Comment by forrestthewoods

16 days ago

Weird sales pitch. I think Git is super mediocre and a VCS that supports binary files would be awesome.

But then the first thing it talks about is diffing files. Which honestly shouldn’t even be a feature of VCS. That’s just a separate layer.

> But then the first thing it talks about is diffing files. Which honestly shouldn’t even be a feature of VCS. That’s just a separate layer.

There is nuance between git line by line diffing and what lix does.

For text diffing it holds true that diffing is a separate layer. Text files are small in size which allows on the fly diffing (that's what git does) by comparing two docs.

On the fly diffing doesn't work for structured file formats like xlsx, fig, dwg etc. It's too expensive. Both in terms of materializing two files at specific commits, and then diffing these two files.

What lix does under the hood is tracking individual changes, _which allows rendering a diff without on the fly diffing_. So lix is kind of responsible for the diffs but only in the sense that it provides a SQL API to query changes between two states. How the diff is rendered is up to the application.

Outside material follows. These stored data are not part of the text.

===== config.mk =====
export PLATFORM = sky130hd
export DESIGN_NAME = fp_sum_seq
export DESIGN_NICKNAME = d
export VERILOG_FILES = /design/src/rtl/fp_pkg.sv /design/src/rtl/fp_wait_timer.sv /design/src/rtl/fp_sum_seq.sv
export SDC_FILE = /design/constraint.sdc
export NUM_CORES = 1
export LEC_CHECK = 0
export ABC_AREA = 1
export CAP_MARGIN = 20
export CORE_UTILIZATION = 45
export CTS_CLUSTER_SIZE = 20
export DETAILED_ROUTE_END_ITERATION = 10
export GPL_ROUTABILITY_DRIVEN = 1
export PLACE_DENSITY = 0.86
export SLEW_MARGIN = 10
export SYNTH_ARGS = -nofsm -noshare
export SYNTH_HDL_FRONTEND = slang
export SYNTH_HIERARCHICAL = 1
export SYNTH_SLANG_ARGS = --single-unit

===== constraint.sdc =====
create_clock -name clk -period 3 [get_ports clk]
set_clock_uncertainty 0.15 [all_clocks]
set_input_delay 0.6 -clock clk [delete_from_list [all_inputs] [get_ports clk]]
set_output_delay 0.6 -clock clk [all_outputs]
set_load 0.02 [all_outputs]

===== src/rtl/fp_pkg.sv =====
// Shared FP32 definitions and the reduction sequencer state encoding.
// Imported by fp_add and by the fp_sum_seq block.
package fp_pkg;

  localparam int FP32_W    = 32;
  localparam int FP_SIGN_W = 1;
  localparam int FP_EXP_W  = 8;
  localparam int FP_MANT_W = 23;

  typedef enum logic [2:0] {
    IDLE,
    ACCUM,
    ISSUE,
    WAIT,
    DONE
  } sum_state_e;

endpackage


===== src/rtl/fp_wait_timer.sv =====
// Watchdog counter for one outstanding fp_add operation.
// Asserts expire during the last enabled cycle of a MAX_WAIT-cycle window.
module fp_wait_timer #(
  parameter int MAX_WAIT = 16
) (
  input  logic clk,
  input  logic rst,
  input  logic clear,
  input  logic enable,
  output logic expire
);

  localparam int TW = $clog2(MAX_WAIT + 1);
  localparam logic [TW-1:0] LAST_CNT = TW'(MAX_WAIT - 1);

  logic [TW-1:0] count_q, count_d;

  always_comb begin
    count_d = count_q;
    if (clear) begin
      count_d = '0;
    end else if (enable && (count_q != LAST_CNT)) begin
      count_d = count_q + 1'b1;
    end
  end

  always_ff @(posedge clk) begin
    if (rst) begin
      count_q <= '0;
    end else begin
      count_q <= count_d;
    end
  end

  assign expire = enable && (count_q == LAST_CNT);

endmodule


===== src/rtl/fp_sum_seq.sv =====
// Streaming FP32 vector reduction: drives an external fp_add one operation at a time,
// feeding the running sum back, and presents the total with element count and timeout flag.
module fp_sum_seq
  import fp_pkg::*;
#(
  parameter int MAX_WAIT = 16,
  parameter int CNT_W    = 16
) (
  input  logic              clk,
  input  logic              rst,
  input  logic              s_valid,
  output logic              s_ready,
  input  logic [FP32_W-1:0] s_data,
  input  logic              s_last,
  output logic              add_valid,
  output logic [FP32_W-1:0] add_a,
  output logic [FP32_W-1:0] add_b,
  input  logic              add_out_valid,
  input  logic [FP32_W-1:0] add_result,
  output logic              m_valid,
  input  logic              m_ready,
  output logic [FP32_W-1:0] m_data,
  output logic [CNT_W-1:0]  m_count,
  output logic              m_err
);

  sum_state_e        state_q, state_d;
  logic [FP32_W-1:0] acc_q, acc_d;
  logic [CNT_W-1:0]  cnt_q, cnt_d;
  logic              last_q, last_d;
  logic              err_q, err_d;
  logic              s_ready_q, s_ready_d;
  logic              add_valid_q, add_valid_d;
  logic [FP32_W-1:0] add_a_q, add_a_d;
  logic [FP32_W-1:0] add_b_q, add_b_d;
  logic              m_valid_q, m_valid_d;
  logic [FP32_W-1:0] m_data_q, m_data_d;
  logic [CNT_W-1:0]  m_count_q, m_count_d;
  logic              m_err_q, m_err_d;

  logic timer_clear, timer_enable, timer_expire;
  logic s_xfer, m_xfer;

  assign s_xfer       = s_valid && s_ready_q;
  assign m_xfer       = m_valid_q && m_ready;
  assign timer_clear  = (state_q == ISSUE);
  assign timer_enable = (state_q == WAIT);

  fp_wait_timer #(
    .MAX_WAIT (MAX_WAIT)
  ) u_wait_timer (
    .clk    (clk),
    .rst    (rst),
    .clear  (timer_clear),
    .enable (timer_enable),
    .expire (timer_expire)
  );

  always_comb begin
    state_d   = state_q;
    acc_d     = acc_q;
    cnt_d     = cnt_q;
    last_d    = last_q;
    err_d     = err_q;
    add_a_d   = add_a_q;
    add_b_d   = add_b_q;
    m_data_d  = m_data_q;
    m_count_d = m_count_q;

    case (state_q)
      IDLE: begin
        // The first element seeds the sum directly; no add is spent on it.
        if (s_xfer) begin
          acc_d   = s_data;
          cnt_d   = CNT_W'(1);
          last_d  = s_last;
          state_d = s_last ? DONE : ACCUM;
        end
      end
      ACCUM: begin
        if (s_xfer) begin
          add_a_d = acc_q;
          add_b_d = s_data;
          last_d  = s_last;
          cnt_d   = (cnt_q == '1) ? cnt_q : cnt_q + 1'b1;
          state_d = ISSUE;
        end
      end
      ISSUE: begin
        state_d = WAIT;
      end
      WAIT: begin
        // A result arriving in the final window cycle still wins over the timeout.
        if (add_out_valid) begin
          acc_d   = add_result;
          state_d = last_q ? DONE : ACCUM;
        end else if (timer_expire) begin
          err_d   = 1'b1;
          state_d = DONE;
        end
      end
      DONE: begin
        if (m_xfer) begin
          err_d   = 1'b0;
          state_d = IDLE;
        end
      end
      default: begin
        state_d = IDLE;
      end
    endcase

    s_ready_d   = (state_d == IDLE) || (state_d == ACCUM);
    add_valid_d = (state_d == ISSUE);
    m_valid_d   = (state_d == DONE);
    m_err_d     = (state_d == DONE) ? err_d : 1'b0;
    if (state_d == DONE) begin
      m_data_d  = acc_d;
      m_count_d = cnt_d;
    end
  end

  always_ff @(posedge clk) begin
    if (rst) begin
      state_q     <= IDLE;
      acc_q       <= '0;
      cnt_q       <= '0;
      last_q      <= 1'b0;
      err_q       <= 1'b0;
      s_ready_q   <= 1'b1;
      add_valid_q <= 1'b0;
      add_a_q     <= '0;
      add_b_q     <= '0;
      m_valid_q   <= 1'b0;
      m_data_q    <= '0;
      m_count_q   <= '0;
      m_err_q     <= 1'b0;
    end else begin
      state_q     <= state_d;
      acc_q       <= acc_d;
      cnt_q       <= cnt_d;
      last_q      <= last_d;
      err_q       <= err_d;
      s_ready_q   <= s_ready_d;
      add_valid_q <= add_valid_d;
      add_a_q     <= add_a_d;
      add_b_q     <= add_b_d;
      m_valid_q   <= m_valid_d;
      m_data_q    <= m_data_d;
      m_count_q   <= m_count_d;
      m_err_q     <= m_err_d;
    end
  end

  assign s_ready   = s_ready_q;
  assign add_valid = add_valid_q;
  assign add_a     = add_a_q;
  assign add_b     = add_b_q;
  assign m_valid   = m_valid_q;
  assign m_data    = m_data_q;
  assign m_count   = m_count_q;
  assign m_err     = m_err_q;

endmodule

  • > On the fly diffing doesn't work for structured file formats like xlsx, fig, dwg etc. It's too expensive. Both in terms of materializing two files at specific commits, and then diffing these two files.

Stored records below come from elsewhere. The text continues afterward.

===== src/rtl/uart_rx_fifo_pkg.sv =====
// uart_pkg: definitions shared by the UART receive path.
//   PAR_NONE / PAR_ODD / PAR_EVEN : values for the PARITY parameter
//   rx_state_t                    : receiver FSM states
//   calc_div()                    : rounded system-clock cycles per oversample tick
package uart_pkg;

  localparam int PAR_NONE = 0;
  localparam int PAR_ODD  = 1;
  localparam int PAR_EVEN = 2;

  typedef enum logic [2:0] {
    ST_IDLE,
    ST_START,
    ST_DATA,
    ST_PARITY,
    ST_STOP
  } rx_state_t;

  // round(clk_hz / (baud * oversample)) in integer arithmetic
  function automatic int calc_div(input longint clk_hz, input longint baud,
                                  input longint oversample);
    longint den;
    den = baud * oversample;
    return int'((clk_hz + den / 2) / den);
  endfunction

endpackage


===== src/rtl/uart_rx_fifo_sync_fifo.sv =====
// sync_fifo: single-clock FIFO holding WIDTH-bit entries.
//   sys_clk, reset (async, active-low)
//   wr_en/wr_data : write request; accepted when not full, or when full and a
//                   read happens in the same cycle
//   rd_en         : read request; ignored when empty
//   rd_data       : head entry, driven to 0 while empty
//   full, empty, count : occupancy status
module sync_fifo #(
  parameter int WIDTH = 10,
  parameter int DEPTH = 4
) (
  input  logic                   sys_clk,
  input  logic                   reset,
  input  logic                   wr_en,
  input  logic [WIDTH-1:0]       wr_data,
  input  logic                   rd_en,
  output logic [WIDTH-1:0]       rd_data,
  output logic                   full,
  output logic                   empty,
  output logic [$clog2(DEPTH):0] count
);

  localparam int PTR_W = $clog2(DEPTH);
  localparam logic [PTR_W:0] FULL_CNT = (PTR_W + 1)'(DEPTH);

  logic [WIDTH-1:0] mem [DEPTH];
  logic [PTR_W-1:0] wr_ptr;
  logic [PTR_W-1:0] rd_ptr;
  logic             do_wr;
  logic             do_rd;

  assign empty = (count == '0);
  assign full  = (count == FULL_CNT);
  assign do_rd = rd_en && !empty;
  assign do_wr = wr_en && (!full || do_rd);

  assign rd_data = empty ? '0 : mem[rd_ptr];

  always_ff @(posedge sys_clk) begin
    if (do_wr) mem[wr_ptr] <= wr_data;
  end

  // DEPTH is a power of two, so pointers wrap by natural overflow
  always_ff @(posedge sys_clk or negedge reset) begin
    if (!reset) begin
      wr_ptr <= '0;
      rd_ptr <= '0;
      count  <= '0;
    end else begin
      if (do_wr) wr_ptr <= wr_ptr + 1'b1;
      if (do_rd) rd_ptr <= rd_ptr + 1'b1;
      case ({do_wr, do_rd})
        2'b10:   count <= count + 1'b1;
        2'b01:   count <= count - 1'b1;
        default: count <= count;
      endcase
    end
  end

endmodule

    I don’t think that’s actually true?

    How often are binary files being diffed? How long does it take to materialize? How long to run a diff algorithm?

    I’ve worked with some tools that can diff images. Works great. Not a problem in need of solving.

    In any case I’ll give benefit of the doubt that this project solves some real problem in a useful way. I’m not sure what it is.

    My goals in a VCS for binary files seem to be very very very different than yours.

    • I think our goals indeed differ.

      > How often are binary files being diffed? How long does it take to materialize? How long to run a diff algorithm?

      If version control is embedded in an app, constantly.

      Imagine a cell in a spreadsheet. An application wants to display a "blame" for a cell C43 i.e. how did the cell change over time?

      The lix way is this SQL query

      SELECT * from state_history WHERE file_id <the_spreadsheet> AND schema_key "excel_cell" AND entity_id C43;

      Diffing on the fly is not possible. The information on what changed needs to be available without diffing. Otherwise, diffing an entire spreadsheet file for every commit on how cell C43 changed takes ages.

Most version control systems that are not Git support binary. In the industry you most often see Perforce P4 and Subversion being used for that purpose.

  • Correct. Perforce is expensive AF and is also kinda meh. They got bought by private equity and haven’t meaningfully improved it for like 15 years. But they’ve got gamedevs by the balls who don’t have an alternative. It’s unfortunate.